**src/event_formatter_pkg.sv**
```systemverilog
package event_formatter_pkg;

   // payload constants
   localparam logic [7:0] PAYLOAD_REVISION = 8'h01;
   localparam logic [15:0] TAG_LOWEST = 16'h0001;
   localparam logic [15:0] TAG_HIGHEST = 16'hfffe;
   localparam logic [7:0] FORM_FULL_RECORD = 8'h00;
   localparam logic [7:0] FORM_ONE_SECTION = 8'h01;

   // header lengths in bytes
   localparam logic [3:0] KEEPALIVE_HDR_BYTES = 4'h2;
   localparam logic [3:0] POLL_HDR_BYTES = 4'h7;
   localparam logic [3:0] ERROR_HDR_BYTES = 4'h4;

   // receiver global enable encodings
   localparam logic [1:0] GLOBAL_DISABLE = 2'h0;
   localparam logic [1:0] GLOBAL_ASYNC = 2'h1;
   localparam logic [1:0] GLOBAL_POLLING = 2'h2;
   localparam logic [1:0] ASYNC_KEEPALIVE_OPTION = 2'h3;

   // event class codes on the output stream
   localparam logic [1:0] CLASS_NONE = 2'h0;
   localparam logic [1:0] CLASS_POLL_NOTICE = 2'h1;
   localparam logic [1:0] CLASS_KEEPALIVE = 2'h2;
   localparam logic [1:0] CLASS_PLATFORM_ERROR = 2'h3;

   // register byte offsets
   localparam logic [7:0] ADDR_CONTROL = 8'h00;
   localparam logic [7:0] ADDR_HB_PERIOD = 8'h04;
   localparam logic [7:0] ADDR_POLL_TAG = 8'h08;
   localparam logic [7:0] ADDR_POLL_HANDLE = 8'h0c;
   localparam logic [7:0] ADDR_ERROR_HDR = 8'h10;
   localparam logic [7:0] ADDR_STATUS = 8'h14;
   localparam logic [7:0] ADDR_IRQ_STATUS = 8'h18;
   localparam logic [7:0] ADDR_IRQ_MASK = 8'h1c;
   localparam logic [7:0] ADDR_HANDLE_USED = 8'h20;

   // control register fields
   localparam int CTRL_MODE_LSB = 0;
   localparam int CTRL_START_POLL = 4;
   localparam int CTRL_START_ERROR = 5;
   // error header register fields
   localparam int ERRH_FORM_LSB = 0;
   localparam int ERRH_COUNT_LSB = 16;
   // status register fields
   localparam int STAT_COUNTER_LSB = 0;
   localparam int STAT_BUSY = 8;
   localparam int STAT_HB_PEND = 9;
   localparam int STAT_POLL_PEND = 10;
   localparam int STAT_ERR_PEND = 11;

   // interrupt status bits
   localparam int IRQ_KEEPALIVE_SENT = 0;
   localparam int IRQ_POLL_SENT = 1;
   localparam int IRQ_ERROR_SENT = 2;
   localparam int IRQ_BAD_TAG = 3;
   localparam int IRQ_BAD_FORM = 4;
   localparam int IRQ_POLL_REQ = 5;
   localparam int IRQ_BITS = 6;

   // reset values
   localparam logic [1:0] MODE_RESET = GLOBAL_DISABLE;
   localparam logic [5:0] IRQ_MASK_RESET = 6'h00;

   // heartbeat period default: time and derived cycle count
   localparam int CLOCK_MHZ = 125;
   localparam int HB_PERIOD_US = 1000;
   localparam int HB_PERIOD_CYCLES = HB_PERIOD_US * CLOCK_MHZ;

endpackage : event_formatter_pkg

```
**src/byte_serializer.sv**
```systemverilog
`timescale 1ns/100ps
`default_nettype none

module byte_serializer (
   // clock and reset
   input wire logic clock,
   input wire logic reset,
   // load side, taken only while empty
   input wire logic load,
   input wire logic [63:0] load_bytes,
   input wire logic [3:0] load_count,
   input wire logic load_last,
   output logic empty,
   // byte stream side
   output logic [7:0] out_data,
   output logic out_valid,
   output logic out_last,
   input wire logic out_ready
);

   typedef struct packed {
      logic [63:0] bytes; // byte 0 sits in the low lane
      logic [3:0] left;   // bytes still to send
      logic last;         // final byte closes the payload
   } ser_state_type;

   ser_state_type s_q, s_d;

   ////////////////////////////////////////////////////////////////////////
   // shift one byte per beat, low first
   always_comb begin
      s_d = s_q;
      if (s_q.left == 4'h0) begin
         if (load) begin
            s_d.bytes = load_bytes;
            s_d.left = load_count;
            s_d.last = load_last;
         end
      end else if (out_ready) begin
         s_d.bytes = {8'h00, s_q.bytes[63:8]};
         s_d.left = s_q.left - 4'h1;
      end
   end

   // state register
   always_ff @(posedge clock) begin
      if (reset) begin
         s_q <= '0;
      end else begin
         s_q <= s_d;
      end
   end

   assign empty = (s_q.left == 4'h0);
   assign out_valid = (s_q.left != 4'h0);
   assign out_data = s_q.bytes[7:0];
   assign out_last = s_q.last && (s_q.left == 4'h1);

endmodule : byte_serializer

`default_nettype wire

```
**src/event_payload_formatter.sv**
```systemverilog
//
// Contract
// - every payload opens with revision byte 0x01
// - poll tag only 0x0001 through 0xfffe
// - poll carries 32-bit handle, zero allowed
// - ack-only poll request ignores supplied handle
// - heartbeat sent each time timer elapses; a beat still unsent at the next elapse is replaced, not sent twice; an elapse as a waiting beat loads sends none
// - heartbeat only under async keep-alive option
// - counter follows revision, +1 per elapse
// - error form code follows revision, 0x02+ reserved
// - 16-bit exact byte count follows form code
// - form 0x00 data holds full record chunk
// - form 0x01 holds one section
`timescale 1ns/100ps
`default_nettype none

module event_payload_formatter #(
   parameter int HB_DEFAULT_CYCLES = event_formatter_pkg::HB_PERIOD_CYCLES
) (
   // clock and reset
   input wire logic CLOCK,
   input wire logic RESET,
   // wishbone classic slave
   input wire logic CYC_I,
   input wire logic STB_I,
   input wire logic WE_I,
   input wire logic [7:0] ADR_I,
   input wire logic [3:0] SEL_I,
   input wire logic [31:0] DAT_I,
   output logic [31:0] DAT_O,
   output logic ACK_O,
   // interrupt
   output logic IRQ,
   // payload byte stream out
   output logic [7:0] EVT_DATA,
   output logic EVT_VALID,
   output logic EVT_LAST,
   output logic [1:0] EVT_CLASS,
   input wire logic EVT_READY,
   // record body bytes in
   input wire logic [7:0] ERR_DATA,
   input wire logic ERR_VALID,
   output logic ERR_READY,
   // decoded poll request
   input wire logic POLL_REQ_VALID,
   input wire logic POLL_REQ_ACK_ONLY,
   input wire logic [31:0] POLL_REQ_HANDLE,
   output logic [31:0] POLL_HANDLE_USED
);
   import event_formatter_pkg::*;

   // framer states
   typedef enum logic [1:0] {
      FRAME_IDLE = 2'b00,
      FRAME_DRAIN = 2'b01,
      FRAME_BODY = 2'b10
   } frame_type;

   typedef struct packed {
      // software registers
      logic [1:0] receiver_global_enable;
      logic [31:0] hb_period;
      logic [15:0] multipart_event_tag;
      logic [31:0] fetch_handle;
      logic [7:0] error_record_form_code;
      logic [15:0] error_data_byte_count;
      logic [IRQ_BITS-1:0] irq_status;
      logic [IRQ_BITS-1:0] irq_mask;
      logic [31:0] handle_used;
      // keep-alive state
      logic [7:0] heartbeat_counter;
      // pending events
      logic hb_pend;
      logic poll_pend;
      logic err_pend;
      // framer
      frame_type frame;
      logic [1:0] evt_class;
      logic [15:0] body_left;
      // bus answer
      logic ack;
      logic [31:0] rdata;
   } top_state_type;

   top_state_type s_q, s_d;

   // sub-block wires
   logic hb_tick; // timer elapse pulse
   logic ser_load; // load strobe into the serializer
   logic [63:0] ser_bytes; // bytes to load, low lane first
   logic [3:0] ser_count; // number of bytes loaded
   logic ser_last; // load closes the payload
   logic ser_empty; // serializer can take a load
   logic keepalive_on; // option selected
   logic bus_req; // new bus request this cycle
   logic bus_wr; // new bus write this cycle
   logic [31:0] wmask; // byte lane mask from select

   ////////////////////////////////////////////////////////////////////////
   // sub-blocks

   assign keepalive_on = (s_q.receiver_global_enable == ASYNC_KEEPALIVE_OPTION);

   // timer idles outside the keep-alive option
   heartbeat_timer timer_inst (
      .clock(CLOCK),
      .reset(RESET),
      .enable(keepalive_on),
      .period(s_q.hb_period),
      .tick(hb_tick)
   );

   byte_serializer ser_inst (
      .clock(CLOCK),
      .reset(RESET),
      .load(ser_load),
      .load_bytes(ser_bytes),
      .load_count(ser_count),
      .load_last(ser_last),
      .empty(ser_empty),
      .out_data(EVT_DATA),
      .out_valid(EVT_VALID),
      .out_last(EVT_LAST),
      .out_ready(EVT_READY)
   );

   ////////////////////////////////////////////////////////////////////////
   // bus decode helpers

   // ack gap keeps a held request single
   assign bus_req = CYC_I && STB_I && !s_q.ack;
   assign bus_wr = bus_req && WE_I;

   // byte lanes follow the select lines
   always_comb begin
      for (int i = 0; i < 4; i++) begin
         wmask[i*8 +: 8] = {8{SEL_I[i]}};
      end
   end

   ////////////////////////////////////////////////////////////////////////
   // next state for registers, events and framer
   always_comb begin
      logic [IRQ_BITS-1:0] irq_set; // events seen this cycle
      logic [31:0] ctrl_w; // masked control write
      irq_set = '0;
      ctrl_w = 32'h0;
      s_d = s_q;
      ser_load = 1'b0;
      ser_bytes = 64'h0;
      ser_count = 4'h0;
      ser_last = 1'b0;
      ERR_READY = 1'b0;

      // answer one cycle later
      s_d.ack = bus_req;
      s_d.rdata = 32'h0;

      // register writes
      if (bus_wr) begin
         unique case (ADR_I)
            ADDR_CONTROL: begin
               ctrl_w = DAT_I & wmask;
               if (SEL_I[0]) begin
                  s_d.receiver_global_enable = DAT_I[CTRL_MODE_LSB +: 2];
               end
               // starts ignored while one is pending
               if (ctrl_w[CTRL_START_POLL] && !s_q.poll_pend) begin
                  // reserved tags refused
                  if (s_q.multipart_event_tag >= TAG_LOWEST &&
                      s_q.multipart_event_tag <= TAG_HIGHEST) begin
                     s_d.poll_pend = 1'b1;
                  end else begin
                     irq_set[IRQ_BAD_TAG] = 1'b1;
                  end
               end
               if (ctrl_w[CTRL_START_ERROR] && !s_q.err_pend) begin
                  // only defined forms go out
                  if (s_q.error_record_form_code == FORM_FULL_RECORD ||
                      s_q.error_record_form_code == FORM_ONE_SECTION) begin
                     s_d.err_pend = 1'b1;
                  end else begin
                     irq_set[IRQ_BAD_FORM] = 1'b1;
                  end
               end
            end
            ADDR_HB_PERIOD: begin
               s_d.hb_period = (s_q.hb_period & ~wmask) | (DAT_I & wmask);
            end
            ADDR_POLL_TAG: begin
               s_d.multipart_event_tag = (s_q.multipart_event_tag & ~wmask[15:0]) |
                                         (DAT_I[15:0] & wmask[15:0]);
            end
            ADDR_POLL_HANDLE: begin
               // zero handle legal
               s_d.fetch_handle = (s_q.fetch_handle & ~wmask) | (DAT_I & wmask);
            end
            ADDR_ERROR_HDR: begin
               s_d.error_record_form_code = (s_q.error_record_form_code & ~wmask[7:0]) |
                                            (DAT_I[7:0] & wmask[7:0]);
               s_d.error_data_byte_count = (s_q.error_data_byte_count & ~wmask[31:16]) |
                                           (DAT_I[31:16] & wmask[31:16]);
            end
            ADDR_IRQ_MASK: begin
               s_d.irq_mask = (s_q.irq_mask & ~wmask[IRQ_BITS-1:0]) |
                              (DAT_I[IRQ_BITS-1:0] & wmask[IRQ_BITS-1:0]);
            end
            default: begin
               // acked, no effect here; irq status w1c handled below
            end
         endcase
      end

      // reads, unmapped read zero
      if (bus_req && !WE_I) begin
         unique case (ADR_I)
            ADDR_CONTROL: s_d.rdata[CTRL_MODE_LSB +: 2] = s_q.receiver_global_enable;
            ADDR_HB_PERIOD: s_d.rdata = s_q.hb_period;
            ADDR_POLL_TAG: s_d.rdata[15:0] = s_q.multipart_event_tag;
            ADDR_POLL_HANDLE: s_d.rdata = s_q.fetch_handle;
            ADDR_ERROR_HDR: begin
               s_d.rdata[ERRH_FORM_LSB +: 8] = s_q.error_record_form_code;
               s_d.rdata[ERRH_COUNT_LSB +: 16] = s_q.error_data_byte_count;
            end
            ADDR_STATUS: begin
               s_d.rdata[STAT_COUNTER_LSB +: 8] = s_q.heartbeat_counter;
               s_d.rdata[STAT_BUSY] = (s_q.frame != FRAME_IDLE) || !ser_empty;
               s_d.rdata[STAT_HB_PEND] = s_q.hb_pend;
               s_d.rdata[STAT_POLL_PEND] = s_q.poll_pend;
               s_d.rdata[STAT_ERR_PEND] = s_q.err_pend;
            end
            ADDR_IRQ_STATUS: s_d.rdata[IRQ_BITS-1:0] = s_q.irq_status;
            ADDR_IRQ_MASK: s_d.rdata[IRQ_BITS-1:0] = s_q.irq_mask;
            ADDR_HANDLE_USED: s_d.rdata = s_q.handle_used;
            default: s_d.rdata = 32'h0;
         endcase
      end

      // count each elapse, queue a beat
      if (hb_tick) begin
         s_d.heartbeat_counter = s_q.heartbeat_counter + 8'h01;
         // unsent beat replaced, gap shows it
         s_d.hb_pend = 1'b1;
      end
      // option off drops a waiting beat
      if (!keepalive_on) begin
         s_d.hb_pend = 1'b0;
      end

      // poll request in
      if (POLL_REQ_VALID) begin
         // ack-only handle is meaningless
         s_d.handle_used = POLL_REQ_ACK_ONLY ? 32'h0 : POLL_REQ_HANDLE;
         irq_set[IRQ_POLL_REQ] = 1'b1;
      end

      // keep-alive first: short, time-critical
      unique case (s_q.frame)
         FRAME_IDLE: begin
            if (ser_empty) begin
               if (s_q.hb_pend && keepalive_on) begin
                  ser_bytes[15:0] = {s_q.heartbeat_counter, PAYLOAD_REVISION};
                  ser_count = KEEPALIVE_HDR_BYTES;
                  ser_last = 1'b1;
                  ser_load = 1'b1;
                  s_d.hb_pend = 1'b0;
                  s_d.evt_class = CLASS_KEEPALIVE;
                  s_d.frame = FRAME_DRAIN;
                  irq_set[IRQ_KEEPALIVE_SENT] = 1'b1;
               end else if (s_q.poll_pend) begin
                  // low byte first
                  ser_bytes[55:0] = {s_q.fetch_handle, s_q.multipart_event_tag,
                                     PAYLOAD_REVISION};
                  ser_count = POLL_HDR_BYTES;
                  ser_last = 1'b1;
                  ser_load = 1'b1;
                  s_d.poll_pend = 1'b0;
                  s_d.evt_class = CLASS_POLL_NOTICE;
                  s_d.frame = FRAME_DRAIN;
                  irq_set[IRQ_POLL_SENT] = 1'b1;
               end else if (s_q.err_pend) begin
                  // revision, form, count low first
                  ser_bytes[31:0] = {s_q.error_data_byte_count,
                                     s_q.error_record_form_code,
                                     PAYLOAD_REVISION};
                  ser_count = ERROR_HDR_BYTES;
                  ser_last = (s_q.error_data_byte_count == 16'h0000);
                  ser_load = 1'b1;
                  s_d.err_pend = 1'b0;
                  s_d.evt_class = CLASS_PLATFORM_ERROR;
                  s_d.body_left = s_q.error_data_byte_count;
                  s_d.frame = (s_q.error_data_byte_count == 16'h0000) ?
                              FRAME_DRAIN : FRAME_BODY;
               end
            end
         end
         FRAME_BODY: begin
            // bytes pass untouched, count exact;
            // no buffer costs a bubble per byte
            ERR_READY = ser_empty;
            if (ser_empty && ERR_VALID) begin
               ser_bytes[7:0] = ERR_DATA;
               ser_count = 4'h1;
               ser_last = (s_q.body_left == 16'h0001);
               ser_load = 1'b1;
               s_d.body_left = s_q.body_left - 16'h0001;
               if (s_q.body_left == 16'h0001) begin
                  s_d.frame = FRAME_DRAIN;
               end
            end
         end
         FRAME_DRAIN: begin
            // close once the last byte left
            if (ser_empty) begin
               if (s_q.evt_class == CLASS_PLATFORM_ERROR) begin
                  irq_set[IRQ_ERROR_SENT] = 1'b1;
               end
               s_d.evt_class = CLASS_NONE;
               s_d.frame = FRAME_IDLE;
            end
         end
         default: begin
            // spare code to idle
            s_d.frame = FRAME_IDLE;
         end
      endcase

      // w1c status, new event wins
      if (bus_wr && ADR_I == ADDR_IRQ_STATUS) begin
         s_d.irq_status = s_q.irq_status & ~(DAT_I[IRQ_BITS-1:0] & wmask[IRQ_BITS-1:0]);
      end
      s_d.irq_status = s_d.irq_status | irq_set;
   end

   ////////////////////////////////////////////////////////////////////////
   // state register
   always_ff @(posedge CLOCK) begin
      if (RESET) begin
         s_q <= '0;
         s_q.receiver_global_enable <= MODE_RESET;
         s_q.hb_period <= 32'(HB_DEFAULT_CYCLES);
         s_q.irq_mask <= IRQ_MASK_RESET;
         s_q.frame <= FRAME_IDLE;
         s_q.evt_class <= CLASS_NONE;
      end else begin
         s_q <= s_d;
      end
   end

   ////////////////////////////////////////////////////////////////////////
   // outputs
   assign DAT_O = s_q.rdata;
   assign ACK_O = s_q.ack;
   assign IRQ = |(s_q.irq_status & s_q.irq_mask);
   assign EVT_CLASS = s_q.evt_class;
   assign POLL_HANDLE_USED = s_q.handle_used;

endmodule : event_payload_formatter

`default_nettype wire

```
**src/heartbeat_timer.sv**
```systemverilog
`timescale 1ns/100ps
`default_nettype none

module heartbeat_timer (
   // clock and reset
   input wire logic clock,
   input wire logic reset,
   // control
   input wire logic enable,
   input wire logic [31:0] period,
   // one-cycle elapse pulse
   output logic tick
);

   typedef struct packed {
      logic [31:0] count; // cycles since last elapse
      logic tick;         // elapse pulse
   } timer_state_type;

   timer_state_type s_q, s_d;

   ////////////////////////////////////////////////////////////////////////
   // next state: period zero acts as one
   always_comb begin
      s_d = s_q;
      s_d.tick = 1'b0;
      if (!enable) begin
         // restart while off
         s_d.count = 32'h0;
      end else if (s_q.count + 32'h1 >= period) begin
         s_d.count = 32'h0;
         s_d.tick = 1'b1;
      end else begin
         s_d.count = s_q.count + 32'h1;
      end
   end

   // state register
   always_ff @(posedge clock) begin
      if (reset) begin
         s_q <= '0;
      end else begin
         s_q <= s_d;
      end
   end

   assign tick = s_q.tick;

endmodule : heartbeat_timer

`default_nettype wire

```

--

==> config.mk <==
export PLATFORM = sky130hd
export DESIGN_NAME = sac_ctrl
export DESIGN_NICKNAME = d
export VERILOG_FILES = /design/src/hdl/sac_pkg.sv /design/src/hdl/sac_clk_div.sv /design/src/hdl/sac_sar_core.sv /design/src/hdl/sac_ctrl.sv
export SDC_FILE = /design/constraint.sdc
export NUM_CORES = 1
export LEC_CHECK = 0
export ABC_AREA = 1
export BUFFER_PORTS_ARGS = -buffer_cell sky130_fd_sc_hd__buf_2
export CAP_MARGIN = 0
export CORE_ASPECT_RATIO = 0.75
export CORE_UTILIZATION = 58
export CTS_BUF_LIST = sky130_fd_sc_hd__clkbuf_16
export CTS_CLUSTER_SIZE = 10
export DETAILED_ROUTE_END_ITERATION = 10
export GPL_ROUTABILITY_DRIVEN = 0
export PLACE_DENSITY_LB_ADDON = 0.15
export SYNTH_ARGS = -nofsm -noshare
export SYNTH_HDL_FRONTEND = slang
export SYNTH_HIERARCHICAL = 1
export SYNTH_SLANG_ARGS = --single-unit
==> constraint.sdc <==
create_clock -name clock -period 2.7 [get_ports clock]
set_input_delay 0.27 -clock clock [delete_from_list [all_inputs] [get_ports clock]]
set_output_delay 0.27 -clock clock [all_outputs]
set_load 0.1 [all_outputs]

> _BRIEF_: Copy each line of the listing that holds the word "exact".

> _THE COMPLETED TASK_:
// - 16-bit exact byte count follows form code
            // bytes pass untouched, count exact;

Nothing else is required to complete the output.